Exercise description:
Find the line containing "use_met3_pct: 2.19" in the entries below. Restate it and each line after it, word for word, up to and including the line containing "worst min register".

START Data for this exercise

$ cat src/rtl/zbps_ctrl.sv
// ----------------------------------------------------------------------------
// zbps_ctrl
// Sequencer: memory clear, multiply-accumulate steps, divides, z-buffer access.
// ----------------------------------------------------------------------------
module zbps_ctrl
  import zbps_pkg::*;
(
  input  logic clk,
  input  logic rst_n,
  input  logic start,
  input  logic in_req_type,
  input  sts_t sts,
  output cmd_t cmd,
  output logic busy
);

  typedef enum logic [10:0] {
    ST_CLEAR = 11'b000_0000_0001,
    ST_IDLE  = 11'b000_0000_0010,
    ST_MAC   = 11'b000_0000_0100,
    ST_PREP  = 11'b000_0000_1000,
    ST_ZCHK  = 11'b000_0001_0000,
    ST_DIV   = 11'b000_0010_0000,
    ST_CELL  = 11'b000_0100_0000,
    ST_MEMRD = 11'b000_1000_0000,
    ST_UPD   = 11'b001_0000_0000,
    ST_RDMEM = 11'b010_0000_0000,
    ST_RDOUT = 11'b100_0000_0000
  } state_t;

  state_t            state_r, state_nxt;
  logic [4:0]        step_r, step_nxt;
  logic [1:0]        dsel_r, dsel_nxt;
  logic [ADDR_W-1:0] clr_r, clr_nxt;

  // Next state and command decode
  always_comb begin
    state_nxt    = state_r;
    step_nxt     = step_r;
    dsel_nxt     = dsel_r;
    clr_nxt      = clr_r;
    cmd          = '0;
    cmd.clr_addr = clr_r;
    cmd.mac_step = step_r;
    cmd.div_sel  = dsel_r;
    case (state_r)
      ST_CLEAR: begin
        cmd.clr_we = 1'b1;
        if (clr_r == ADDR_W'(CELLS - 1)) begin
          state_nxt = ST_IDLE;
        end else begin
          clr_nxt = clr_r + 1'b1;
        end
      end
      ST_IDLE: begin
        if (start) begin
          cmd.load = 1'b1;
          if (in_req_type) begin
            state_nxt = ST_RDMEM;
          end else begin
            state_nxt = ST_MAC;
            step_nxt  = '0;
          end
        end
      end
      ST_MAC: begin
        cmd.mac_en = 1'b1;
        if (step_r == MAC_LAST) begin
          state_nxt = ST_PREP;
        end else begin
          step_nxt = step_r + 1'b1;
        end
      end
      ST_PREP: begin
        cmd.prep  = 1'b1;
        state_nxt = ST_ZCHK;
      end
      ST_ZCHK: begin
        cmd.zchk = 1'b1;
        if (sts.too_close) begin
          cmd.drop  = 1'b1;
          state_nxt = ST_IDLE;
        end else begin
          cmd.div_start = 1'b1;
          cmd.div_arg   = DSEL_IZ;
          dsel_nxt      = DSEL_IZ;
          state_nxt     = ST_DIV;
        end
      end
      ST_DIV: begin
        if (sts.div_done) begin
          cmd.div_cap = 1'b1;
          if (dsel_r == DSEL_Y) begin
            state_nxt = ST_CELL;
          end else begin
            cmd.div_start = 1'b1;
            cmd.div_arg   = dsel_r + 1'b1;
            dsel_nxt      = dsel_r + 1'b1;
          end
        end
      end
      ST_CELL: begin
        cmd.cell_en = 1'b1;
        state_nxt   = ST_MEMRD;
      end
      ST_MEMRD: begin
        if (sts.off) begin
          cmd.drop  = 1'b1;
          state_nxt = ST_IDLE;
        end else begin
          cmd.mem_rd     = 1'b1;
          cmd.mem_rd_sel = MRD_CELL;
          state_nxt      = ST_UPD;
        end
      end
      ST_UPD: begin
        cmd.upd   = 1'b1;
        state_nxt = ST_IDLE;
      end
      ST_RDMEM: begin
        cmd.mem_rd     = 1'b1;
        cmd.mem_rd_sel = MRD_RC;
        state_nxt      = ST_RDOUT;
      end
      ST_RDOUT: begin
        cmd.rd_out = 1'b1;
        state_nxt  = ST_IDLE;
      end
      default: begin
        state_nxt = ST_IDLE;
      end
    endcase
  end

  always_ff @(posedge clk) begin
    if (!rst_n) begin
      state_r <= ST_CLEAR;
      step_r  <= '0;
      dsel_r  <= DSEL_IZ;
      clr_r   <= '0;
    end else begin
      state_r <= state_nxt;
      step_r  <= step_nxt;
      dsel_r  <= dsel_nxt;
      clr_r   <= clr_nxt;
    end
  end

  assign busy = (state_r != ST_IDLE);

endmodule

END Data for this exercise
START Data for this exercise

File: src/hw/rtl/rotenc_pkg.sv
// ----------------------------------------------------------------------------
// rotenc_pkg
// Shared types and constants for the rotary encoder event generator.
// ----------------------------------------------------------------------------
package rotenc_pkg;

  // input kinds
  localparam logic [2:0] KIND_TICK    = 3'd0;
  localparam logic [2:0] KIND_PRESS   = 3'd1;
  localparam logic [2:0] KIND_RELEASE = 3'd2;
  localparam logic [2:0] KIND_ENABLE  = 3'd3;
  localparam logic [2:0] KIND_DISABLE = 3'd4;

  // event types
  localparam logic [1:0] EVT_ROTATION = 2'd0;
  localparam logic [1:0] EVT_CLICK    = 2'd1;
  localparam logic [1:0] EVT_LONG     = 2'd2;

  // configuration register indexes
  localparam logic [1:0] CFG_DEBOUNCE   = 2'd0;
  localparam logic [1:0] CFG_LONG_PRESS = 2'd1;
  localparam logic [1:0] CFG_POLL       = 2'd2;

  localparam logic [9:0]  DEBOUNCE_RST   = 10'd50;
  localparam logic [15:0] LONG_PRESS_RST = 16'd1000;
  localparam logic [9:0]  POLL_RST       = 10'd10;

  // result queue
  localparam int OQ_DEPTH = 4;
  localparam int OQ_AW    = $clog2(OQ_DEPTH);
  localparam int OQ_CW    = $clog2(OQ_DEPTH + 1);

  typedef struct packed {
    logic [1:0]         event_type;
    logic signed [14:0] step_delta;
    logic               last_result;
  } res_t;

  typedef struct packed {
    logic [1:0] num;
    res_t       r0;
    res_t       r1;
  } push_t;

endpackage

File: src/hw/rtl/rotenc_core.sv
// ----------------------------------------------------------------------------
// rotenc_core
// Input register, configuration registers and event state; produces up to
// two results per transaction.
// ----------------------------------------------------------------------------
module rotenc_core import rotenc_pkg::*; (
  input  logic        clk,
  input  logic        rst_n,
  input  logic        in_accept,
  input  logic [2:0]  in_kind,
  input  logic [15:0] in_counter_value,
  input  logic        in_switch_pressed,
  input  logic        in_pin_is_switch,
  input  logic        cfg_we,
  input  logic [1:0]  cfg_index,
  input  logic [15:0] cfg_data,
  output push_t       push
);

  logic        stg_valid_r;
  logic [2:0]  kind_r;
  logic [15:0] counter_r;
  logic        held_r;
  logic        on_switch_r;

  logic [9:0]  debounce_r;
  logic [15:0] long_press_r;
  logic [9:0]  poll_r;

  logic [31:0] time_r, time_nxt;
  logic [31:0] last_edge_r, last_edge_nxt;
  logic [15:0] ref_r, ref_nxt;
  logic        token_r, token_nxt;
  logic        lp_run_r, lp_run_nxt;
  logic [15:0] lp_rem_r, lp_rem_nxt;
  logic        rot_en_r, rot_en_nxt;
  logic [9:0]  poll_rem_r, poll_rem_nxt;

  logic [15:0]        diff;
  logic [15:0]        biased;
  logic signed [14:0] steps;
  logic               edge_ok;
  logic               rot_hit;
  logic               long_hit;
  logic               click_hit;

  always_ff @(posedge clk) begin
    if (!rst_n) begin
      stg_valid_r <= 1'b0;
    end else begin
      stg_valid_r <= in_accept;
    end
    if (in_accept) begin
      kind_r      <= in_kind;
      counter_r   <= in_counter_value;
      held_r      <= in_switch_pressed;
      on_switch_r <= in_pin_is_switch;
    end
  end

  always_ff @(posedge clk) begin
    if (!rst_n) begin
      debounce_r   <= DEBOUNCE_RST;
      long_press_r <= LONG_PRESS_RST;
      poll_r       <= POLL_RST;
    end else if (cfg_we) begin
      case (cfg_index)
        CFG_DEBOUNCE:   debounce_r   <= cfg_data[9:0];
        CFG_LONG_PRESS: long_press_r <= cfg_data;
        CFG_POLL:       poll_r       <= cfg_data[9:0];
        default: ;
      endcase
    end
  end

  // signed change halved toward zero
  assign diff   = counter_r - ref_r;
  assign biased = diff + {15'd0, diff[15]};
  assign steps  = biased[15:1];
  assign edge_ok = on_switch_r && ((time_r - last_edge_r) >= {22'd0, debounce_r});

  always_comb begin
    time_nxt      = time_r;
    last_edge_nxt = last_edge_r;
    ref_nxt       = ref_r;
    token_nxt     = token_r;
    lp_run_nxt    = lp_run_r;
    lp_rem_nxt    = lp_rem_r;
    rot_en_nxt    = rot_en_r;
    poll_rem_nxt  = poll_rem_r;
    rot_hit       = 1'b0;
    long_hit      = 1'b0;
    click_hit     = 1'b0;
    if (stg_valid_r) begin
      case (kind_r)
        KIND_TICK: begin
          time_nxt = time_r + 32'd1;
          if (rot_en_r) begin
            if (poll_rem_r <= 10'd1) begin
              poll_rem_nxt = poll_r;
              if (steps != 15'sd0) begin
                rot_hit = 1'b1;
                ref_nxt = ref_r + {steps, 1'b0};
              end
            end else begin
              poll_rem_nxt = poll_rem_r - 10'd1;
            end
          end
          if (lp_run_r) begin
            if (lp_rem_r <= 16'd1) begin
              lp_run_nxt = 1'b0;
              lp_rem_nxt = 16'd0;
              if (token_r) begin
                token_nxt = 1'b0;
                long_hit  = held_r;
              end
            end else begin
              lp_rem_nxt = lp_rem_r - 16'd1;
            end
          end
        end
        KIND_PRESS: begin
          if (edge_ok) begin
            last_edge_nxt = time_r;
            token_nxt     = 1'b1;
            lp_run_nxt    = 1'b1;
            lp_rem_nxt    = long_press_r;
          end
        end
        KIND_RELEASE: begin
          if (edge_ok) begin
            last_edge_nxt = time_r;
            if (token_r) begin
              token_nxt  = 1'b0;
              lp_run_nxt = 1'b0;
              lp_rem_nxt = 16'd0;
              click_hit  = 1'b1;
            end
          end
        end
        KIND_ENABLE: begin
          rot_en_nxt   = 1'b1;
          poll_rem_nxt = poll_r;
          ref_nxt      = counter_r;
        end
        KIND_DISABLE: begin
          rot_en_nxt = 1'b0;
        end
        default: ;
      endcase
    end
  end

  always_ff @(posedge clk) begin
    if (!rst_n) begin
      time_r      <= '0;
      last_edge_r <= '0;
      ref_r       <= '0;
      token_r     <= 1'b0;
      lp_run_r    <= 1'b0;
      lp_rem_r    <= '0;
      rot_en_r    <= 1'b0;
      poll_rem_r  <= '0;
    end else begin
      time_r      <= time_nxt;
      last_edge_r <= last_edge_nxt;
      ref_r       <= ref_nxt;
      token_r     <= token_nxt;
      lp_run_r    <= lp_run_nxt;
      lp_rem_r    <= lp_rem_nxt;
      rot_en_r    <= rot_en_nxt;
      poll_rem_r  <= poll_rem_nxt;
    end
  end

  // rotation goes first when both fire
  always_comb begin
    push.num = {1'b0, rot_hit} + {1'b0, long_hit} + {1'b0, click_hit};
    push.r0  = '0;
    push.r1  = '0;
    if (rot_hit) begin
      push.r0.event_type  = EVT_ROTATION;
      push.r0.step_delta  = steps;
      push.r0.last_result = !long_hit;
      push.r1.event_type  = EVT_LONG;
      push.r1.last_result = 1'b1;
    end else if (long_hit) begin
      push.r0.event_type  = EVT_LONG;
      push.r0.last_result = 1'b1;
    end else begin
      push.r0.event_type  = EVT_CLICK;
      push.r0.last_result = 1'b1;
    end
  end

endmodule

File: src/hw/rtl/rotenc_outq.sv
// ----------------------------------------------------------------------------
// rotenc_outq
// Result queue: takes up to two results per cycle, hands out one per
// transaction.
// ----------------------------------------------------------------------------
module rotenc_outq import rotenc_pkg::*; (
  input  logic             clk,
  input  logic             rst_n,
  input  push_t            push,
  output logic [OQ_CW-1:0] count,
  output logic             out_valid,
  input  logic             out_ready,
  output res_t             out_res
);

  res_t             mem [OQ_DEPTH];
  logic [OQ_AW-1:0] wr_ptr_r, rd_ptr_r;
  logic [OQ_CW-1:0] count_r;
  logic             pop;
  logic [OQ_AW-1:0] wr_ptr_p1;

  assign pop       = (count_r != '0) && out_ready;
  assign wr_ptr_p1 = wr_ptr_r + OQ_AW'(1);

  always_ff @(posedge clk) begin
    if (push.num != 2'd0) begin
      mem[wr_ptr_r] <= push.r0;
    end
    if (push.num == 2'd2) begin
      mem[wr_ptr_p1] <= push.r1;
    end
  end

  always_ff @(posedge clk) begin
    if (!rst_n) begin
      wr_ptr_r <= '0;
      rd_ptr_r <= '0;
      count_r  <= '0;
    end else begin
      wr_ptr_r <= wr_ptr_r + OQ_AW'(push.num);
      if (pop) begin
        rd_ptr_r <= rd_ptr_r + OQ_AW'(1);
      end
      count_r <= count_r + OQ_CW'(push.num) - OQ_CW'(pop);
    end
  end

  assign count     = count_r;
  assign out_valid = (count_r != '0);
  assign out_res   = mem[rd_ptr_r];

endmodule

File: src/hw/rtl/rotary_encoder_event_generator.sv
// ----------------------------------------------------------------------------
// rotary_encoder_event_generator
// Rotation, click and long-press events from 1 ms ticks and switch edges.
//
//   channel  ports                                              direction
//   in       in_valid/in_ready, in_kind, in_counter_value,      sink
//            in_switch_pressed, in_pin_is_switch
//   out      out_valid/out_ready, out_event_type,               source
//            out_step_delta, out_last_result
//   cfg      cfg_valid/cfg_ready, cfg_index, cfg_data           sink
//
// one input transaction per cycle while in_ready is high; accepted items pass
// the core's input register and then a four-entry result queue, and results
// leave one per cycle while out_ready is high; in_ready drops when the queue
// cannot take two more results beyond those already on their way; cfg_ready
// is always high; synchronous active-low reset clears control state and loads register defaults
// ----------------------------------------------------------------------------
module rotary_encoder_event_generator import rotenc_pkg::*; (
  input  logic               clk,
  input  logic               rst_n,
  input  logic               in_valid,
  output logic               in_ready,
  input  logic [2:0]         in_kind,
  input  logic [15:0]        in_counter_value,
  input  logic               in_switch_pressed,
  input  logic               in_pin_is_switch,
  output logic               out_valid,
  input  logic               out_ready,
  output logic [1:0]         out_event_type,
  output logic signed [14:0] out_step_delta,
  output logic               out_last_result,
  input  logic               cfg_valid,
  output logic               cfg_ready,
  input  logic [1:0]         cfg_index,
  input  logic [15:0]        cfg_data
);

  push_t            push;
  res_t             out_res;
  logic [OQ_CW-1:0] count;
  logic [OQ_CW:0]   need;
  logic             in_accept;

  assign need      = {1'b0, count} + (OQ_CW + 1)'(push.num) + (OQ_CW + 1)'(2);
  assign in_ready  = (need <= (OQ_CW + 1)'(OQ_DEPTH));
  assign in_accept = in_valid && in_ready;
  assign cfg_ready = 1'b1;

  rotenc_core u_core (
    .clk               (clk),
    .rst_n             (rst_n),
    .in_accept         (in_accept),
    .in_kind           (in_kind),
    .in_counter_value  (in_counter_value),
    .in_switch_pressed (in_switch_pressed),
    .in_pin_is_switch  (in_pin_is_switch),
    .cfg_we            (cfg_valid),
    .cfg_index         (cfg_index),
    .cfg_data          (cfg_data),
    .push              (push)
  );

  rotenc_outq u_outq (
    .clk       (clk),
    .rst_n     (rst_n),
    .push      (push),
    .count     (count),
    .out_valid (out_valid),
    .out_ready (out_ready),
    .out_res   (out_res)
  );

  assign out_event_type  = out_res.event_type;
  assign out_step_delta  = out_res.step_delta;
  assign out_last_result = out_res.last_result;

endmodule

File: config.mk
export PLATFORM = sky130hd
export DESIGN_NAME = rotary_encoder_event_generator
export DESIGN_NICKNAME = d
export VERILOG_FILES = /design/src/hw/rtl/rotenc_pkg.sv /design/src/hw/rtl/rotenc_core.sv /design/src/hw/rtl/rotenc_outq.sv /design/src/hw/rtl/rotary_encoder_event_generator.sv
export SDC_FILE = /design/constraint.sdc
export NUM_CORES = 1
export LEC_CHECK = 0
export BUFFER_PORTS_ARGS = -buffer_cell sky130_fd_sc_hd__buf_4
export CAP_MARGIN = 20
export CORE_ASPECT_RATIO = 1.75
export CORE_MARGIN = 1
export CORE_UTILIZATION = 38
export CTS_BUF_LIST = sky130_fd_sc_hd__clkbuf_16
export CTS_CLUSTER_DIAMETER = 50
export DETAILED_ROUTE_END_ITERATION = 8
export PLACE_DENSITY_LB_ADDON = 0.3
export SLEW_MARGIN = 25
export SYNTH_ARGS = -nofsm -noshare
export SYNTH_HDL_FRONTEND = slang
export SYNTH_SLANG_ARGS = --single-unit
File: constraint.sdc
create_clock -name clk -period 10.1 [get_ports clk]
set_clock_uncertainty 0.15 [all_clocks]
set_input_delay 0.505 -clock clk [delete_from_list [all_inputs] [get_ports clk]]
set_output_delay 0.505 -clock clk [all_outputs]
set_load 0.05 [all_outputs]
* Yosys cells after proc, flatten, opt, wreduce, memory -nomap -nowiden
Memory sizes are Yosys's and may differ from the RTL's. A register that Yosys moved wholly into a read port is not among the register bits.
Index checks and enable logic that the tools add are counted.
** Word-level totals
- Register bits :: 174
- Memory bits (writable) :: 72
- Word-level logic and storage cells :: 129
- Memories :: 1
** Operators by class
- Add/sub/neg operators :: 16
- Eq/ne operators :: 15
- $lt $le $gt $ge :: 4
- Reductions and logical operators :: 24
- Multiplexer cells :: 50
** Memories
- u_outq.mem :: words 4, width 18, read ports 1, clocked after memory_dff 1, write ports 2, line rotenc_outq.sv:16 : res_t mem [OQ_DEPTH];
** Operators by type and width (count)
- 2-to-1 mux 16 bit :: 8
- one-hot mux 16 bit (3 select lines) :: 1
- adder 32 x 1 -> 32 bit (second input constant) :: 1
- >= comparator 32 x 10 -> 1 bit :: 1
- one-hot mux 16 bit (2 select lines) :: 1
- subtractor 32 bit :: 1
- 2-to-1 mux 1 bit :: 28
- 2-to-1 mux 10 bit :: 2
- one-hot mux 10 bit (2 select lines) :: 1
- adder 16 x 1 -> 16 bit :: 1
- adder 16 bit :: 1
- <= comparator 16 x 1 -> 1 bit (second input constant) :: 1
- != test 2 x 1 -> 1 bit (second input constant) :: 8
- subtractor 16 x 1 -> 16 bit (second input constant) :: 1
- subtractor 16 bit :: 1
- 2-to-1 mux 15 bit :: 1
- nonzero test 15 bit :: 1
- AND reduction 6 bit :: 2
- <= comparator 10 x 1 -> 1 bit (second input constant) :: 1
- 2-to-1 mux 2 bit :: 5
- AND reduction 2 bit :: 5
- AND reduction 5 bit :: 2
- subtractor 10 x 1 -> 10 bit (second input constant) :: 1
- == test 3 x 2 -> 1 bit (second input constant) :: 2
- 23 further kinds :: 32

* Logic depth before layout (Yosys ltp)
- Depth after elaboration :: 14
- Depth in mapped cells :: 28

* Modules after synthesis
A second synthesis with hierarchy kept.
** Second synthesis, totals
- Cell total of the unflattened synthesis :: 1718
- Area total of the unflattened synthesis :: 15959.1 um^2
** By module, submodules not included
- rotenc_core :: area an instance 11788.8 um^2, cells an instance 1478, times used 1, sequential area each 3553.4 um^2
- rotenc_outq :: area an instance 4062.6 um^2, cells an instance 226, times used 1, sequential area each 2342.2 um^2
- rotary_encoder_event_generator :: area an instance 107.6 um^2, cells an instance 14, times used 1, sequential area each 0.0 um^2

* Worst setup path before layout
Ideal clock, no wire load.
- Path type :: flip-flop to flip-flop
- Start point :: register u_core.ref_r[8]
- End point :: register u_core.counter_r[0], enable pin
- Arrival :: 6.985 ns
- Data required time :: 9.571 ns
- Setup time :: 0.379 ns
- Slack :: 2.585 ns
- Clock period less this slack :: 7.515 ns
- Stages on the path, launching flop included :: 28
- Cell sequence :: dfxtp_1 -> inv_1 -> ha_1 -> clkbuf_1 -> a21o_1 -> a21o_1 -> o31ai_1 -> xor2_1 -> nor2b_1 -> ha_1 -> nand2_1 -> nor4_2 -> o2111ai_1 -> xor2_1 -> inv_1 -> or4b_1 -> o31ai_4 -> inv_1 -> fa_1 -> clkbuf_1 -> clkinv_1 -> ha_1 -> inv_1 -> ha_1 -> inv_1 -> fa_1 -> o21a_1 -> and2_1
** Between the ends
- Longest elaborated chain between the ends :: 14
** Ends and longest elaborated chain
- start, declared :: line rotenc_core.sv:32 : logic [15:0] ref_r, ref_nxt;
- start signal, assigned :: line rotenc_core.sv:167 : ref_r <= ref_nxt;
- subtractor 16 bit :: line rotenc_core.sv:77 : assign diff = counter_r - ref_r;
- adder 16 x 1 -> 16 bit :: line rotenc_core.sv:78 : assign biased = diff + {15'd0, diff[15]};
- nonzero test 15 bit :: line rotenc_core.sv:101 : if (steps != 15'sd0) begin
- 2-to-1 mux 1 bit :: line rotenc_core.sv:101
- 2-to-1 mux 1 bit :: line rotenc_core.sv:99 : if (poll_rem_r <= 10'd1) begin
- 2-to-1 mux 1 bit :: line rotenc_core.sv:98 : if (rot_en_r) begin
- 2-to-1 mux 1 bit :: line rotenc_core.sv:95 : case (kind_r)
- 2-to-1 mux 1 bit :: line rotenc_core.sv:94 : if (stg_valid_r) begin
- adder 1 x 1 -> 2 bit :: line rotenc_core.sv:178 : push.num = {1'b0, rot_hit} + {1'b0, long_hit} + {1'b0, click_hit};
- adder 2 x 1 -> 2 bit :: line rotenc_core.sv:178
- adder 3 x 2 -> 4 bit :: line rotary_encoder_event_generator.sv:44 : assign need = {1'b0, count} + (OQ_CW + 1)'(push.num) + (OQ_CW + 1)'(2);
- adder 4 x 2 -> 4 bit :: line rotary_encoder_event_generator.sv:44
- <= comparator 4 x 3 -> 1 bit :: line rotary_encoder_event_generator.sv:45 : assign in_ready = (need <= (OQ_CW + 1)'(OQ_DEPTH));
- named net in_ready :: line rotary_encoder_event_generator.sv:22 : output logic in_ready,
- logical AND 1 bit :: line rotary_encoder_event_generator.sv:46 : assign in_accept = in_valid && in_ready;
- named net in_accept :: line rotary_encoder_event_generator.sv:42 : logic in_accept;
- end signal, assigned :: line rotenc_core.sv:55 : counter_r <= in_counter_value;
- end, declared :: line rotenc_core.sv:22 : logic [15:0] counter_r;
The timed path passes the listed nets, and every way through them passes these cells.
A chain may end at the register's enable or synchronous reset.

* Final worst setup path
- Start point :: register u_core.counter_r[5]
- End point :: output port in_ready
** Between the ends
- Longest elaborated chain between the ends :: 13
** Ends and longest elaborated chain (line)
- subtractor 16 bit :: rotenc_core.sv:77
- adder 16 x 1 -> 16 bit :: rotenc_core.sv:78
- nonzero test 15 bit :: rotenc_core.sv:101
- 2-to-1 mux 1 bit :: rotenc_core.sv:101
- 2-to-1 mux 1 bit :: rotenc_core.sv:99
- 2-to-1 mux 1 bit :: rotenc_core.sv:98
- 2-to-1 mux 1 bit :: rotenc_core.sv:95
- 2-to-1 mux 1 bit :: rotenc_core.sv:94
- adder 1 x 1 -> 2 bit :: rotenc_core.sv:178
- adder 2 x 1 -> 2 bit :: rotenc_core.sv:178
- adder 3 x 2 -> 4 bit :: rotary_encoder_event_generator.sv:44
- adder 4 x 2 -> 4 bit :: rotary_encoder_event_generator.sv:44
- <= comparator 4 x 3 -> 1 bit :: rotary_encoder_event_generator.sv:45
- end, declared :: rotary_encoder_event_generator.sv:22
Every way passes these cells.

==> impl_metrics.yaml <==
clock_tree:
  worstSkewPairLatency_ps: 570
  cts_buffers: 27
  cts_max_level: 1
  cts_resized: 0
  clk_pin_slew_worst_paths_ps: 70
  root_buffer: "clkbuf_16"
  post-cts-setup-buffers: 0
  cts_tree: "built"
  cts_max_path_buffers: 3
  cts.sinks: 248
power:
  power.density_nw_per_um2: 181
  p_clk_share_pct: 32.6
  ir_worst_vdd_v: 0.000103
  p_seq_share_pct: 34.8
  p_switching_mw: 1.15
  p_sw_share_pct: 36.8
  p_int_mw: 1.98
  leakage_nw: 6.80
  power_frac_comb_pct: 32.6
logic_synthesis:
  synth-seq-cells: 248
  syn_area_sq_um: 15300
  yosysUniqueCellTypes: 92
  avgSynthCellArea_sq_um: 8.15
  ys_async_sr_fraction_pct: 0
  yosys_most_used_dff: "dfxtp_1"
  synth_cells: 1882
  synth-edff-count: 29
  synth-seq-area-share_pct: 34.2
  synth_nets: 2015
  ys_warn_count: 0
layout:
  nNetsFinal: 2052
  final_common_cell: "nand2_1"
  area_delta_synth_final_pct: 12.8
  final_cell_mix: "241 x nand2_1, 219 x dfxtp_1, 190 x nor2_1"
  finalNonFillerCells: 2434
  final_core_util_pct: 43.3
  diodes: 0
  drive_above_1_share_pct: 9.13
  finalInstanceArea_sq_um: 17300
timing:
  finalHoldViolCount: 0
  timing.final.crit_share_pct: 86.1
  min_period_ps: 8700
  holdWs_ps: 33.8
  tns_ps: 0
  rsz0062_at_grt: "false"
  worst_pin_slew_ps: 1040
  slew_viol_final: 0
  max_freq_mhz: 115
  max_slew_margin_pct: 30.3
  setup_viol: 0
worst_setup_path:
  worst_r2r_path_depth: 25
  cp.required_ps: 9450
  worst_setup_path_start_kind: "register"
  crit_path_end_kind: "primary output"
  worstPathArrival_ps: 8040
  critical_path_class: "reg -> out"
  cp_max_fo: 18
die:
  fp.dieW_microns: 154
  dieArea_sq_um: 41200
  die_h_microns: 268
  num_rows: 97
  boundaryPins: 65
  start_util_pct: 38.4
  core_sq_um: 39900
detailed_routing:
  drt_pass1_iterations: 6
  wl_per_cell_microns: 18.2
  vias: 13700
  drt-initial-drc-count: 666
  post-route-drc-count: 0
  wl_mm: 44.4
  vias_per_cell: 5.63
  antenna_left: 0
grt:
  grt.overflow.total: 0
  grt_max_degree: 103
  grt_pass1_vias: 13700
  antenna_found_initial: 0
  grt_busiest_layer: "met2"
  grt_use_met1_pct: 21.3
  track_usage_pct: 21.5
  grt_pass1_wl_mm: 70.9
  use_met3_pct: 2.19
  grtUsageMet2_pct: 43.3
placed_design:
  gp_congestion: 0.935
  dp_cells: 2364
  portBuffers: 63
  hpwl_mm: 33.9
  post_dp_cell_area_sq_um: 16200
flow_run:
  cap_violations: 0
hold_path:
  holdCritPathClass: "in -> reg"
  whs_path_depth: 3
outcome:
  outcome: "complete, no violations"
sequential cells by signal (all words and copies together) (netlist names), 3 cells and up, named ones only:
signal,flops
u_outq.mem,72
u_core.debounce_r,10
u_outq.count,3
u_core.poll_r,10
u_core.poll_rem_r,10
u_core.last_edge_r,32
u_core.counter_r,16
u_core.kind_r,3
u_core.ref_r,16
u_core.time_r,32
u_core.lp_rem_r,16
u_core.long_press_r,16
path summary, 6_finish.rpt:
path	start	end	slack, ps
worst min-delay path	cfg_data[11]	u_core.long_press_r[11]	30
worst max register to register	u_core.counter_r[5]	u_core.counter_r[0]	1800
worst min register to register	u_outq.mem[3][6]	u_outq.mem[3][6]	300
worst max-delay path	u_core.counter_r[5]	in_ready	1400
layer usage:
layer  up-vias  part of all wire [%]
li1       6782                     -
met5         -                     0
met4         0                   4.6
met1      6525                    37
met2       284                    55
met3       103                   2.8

END Data for this exercise

Response to this task:
  use_met3_pct: 2.19
  grtUsageMet2_pct: 43.3
placed_design:
  gp_congestion: 0.935
  dp_cells: 2364
  portBuffers: 63
  hpwl_mm: 33.9
  post_dp_cell_area_sq_um: 16200
flow_run:
  cap_violations: 0
hold_path:
  holdCritPathClass: "in -> reg"
  whs_path_depth: 3
outcome:
  outcome: "complete, no violations"
sequential cells by signal (all words and copies together) (netlist names), 3 cells and up, named ones only:
signal,flops
u_outq.mem,72
u_core.debounce_r,10
u_outq.count,3
u_core.poll_r,10
u_core.poll_rem_r,10
u_core.last_edge_r,32
u_core.counter_r,16
u_core.kind_r,3
u_core.ref_r,16
u_core.time_r,32
u_core.lp_rem_r,16
u_core.long_press_r,16
path summary, 6_finish.rpt:
path	start	end	slack, ps
worst min-delay path	cfg_data[11]	u_core.long_press_r[11]	30
worst max register to register	u_core.counter_r[5]	u_core.counter_r[0]	1800
worst min register to register	u_outq.mem[3][6]	u_outq.mem[3][6]	300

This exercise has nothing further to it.